What you need to do ::
Tally the lines below that include the string "from". Reply with the total only.

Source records
This design comes from an exercise in tuning for small area on the open sky130 flow, not from production work.
The RTL was checked by simulation tests, not by an equivalence proof against the original design.
No activity file was given, so power comes from the tool's default toggle rates. The clock port is modelled as an ideal driver; clocking choices that lean on that would not hold on a real chip.

==> flow/design.v <==
`timescale 1ns/1ps
module i2c_eeprom_target #(
    parameter logic [6:0] DEV_ADDR    = 7'b1010001,
    parameter int         MEM_DEPTH   = 256
) (
    input  logic       clk1,
    input  logic       reset,
    input  logic       scl_in,
    input  logic       sda_in,
    output logic       sda_oe,
    output logic       busy,
    output logic       wr_strobe,
    output logic [7:0] wr_addr,
    output logic [7:0] wr_data
);
    typedef enum logic [3:0] {
        S_IDLE      = 4'd0,
        S_DEV_ADDR  = 4'd1,
        S_WORD_ADDR = 4'd2,
        S_WR_DATA   = 4'd3,
        S_DEV_ACK_W = 4'd4,
        S_DEV_ACK_R = 4'd5,
        S_WORD_ACK  = 4'd6,
        S_WR_ACK    = 4'd7,
        S_RD_DATA   = 4'd8,
        S_RD_ACK    = 4'd9,
        S_IGNORE    = 4'd10
    } state_t;
    logic [1:0]  scl_sync_q, sda_sync_q;
    logic        scl_hist_q, sda_hist_q;
    logic        scl_s, sda_s;
    logic        scl_rise, scl_fall, start_det, stop_det;
    state_t      state_q, state_d;
    logic [2:0]  bit_cnt_q, bit_cnt_d;    
    logic [7:0]  shift_q;
    logic [7:0]  ptr_q, ptr_d;
    logic        wr_strobe_q;
    logic        wr_valid_q;
    logic        mem_we, load_tx, shift_en, ack_phase;
    logic [7:0]  rx_byte;
    logic [8*MEM_DEPTH-1:0] ring_q;
    logic [7:0]  head_idx_q;
    logic [7:0]  last_addr_q, last_data_q;
    logic [7:0]  head_byte;
    logic [7:0]  mem_rdata_q;
    logic        prefetch, hit_prev_q;
    always_ff @(posedge clk1) begin
        if (reset) begin
            scl_sync_q <= '1;
            sda_sync_q <= '1;
            scl_hist_q <= 1'b1;
            sda_hist_q <= 1'b1;
        end else begin
            scl_sync_q <= {scl_sync_q[0], scl_in};
            sda_sync_q <= {sda_sync_q[0], sda_in};
            scl_hist_q <= scl_sync_q[1];
            sda_hist_q <= sda_sync_q[1];
        end
    end
    assign scl_s     = scl_sync_q[1];
    assign sda_s     = sda_sync_q[1];
    assign scl_rise  = ~scl_hist_q & scl_s;
    assign scl_fall  = scl_hist_q & ~scl_s;
    assign start_det = scl_hist_q & scl_s & sda_hist_q & ~sda_s;
    assign stop_det  = scl_hist_q & scl_s & ~sda_hist_q & sda_s;
    assign rx_byte   = {shift_q[6:0], sda_s};
    assign ack_phase = (state_q == S_DEV_ACK_W) || (state_q == S_DEV_ACK_R) ||
                       (state_q == S_WORD_ACK)  || (state_q == S_WR_ACK);
    always_ff @(posedge clk1) begin
        if (reset) begin
            state_q     <= S_IDLE;
            bit_cnt_q   <= 3'd0;
            ptr_q       <= 8'd0;
            wr_strobe_q <= 1'b0;
            wr_valid_q  <= 1'b0;
        end else begin
            state_q     <= state_d;
            bit_cnt_q   <= bit_cnt_d;
            ptr_q       <= ptr_d;
            wr_strobe_q <= mem_we;
            wr_valid_q  <= wr_valid_q | mem_we;
        end
    end
    assign shift_en = (state_q == S_RD_DATA) ? scl_fall : scl_rise;
    always_ff @(posedge clk1) begin
        if (load_tx)       shift_q <= mem_rdata_q;
        else if (shift_en) shift_q <= rx_byte;
    end
    always_ff @(posedge clk1) begin
        if (mem_we && !reset) begin
            last_addr_q <= ptr_q;
            last_data_q <= rx_byte;
        end
    end
    assign head_byte = (head_idx_q == last_addr_q) ? last_data_q : ring_q[7:0];
    always_ff @(posedge clk1) begin
        ring_q     <= {head_byte, ring_q[8*MEM_DEPTH-1:8]};
        head_idx_q <= head_idx_q + 8'd1;
    end
    assign prefetch = (state_q == S_RD_DATA) || (state_q == S_RD_ACK && bit_cnt_q == 3'd0);
    always_ff @(posedge clk1) begin
        hit_prev_q <= (head_idx_q == ptr_q);
        if (prefetch ? hit_prev_q : (head_idx_q == ptr_q))
            mem_rdata_q <= head_byte;
    end
    always_comb begin
        state_d   = state_q;
        bit_cnt_d = bit_cnt_q;
        ptr_d     = ptr_q;
        mem_we    = 1'b0;
        load_tx   = 1'b0;
        if (start_det) begin
            state_d   = S_DEV_ADDR;
            bit_cnt_d = 3'd0;
        end else if (stop_det) begin
            state_d  = S_IDLE;
        end else begin
            case (state_q)
                S_DEV_ADDR, S_WORD_ADDR, S_WR_DATA: begin
                    if (scl_rise) begin
                        bit_cnt_d = bit_cnt_q + 3'd1;
                        if (bit_cnt_q == 3'd7) begin
                            if (state_q == S_DEV_ADDR) begin
                                if (rx_byte[7:1] != DEV_ADDR) state_d = S_IGNORE;
                                else if (rx_byte[0])          state_d = S_DEV_ACK_R;
                                else                          state_d = S_DEV_ACK_W;
                            end else if (state_q == S_WORD_ADDR) begin
                                ptr_d   = rx_byte;
                                state_d = S_WORD_ACK;
                            end else begin
                                mem_we      = 1'b1;
                                ptr_d[3:0]  = ptr_q[3:0] + 4'd1;
                                state_d     = S_WR_ACK;
                            end
                        end
                    end
                end
                S_DEV_ACK_W, S_DEV_ACK_R, S_WORD_ACK, S_WR_ACK: begin
                    if (scl_fall) begin
                        bit_cnt_d = {2'b00, ~bit_cnt_q[0]};
                        if (bit_cnt_q[0]) begin
                            case (state_q)
                                S_DEV_ACK_R: begin
                                    state_d   = S_RD_DATA;
                                    load_tx   = 1'b1;
                                    bit_cnt_d = 3'd1;
                                end
                                S_DEV_ACK_W: state_d = S_WORD_ADDR;
                                default:     state_d = S_WR_DATA;
                            endcase
                        end
                    end
                end
                S_RD_DATA: begin
                    if (scl_fall) begin
                        bit_cnt_d = bit_cnt_q + 3'd1;
                        if (bit_cnt_q == 3'd0) begin
                            bit_cnt_d = 3'd0;
                            state_d   = S_RD_ACK;
                        end
                    end
                end
                S_RD_ACK: begin
                    if (scl_rise && bit_cnt_q == 3'd0) begin
                        if (!sda_s) begin
                            ptr_d     = ptr_q + 8'd1;
                            bit_cnt_d = 3'd1;
                        end else begin
                            state_d = S_IGNORE;
                        end
                    end else if (scl_fall && bit_cnt_q == 3'd1) begin
                        state_d = S_RD_DATA;
                        load_tx = 1'b1;
                    end
                end
                default: ;
            endcase
        end
    end
    always_comb begin
        sda_oe    = ((state_q == S_RD_DATA) & ~shift_q[7]) | (ack_phase & bit_cnt_q[0]);
        busy      = (state_q != S_IDLE);
        wr_strobe = wr_strobe_q;
        wr_addr   = last_addr_q & {8{wr_valid_q}};
        wr_data   = last_data_q & {8{wr_valid_q}};
    end
endmodule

Task answer ::
2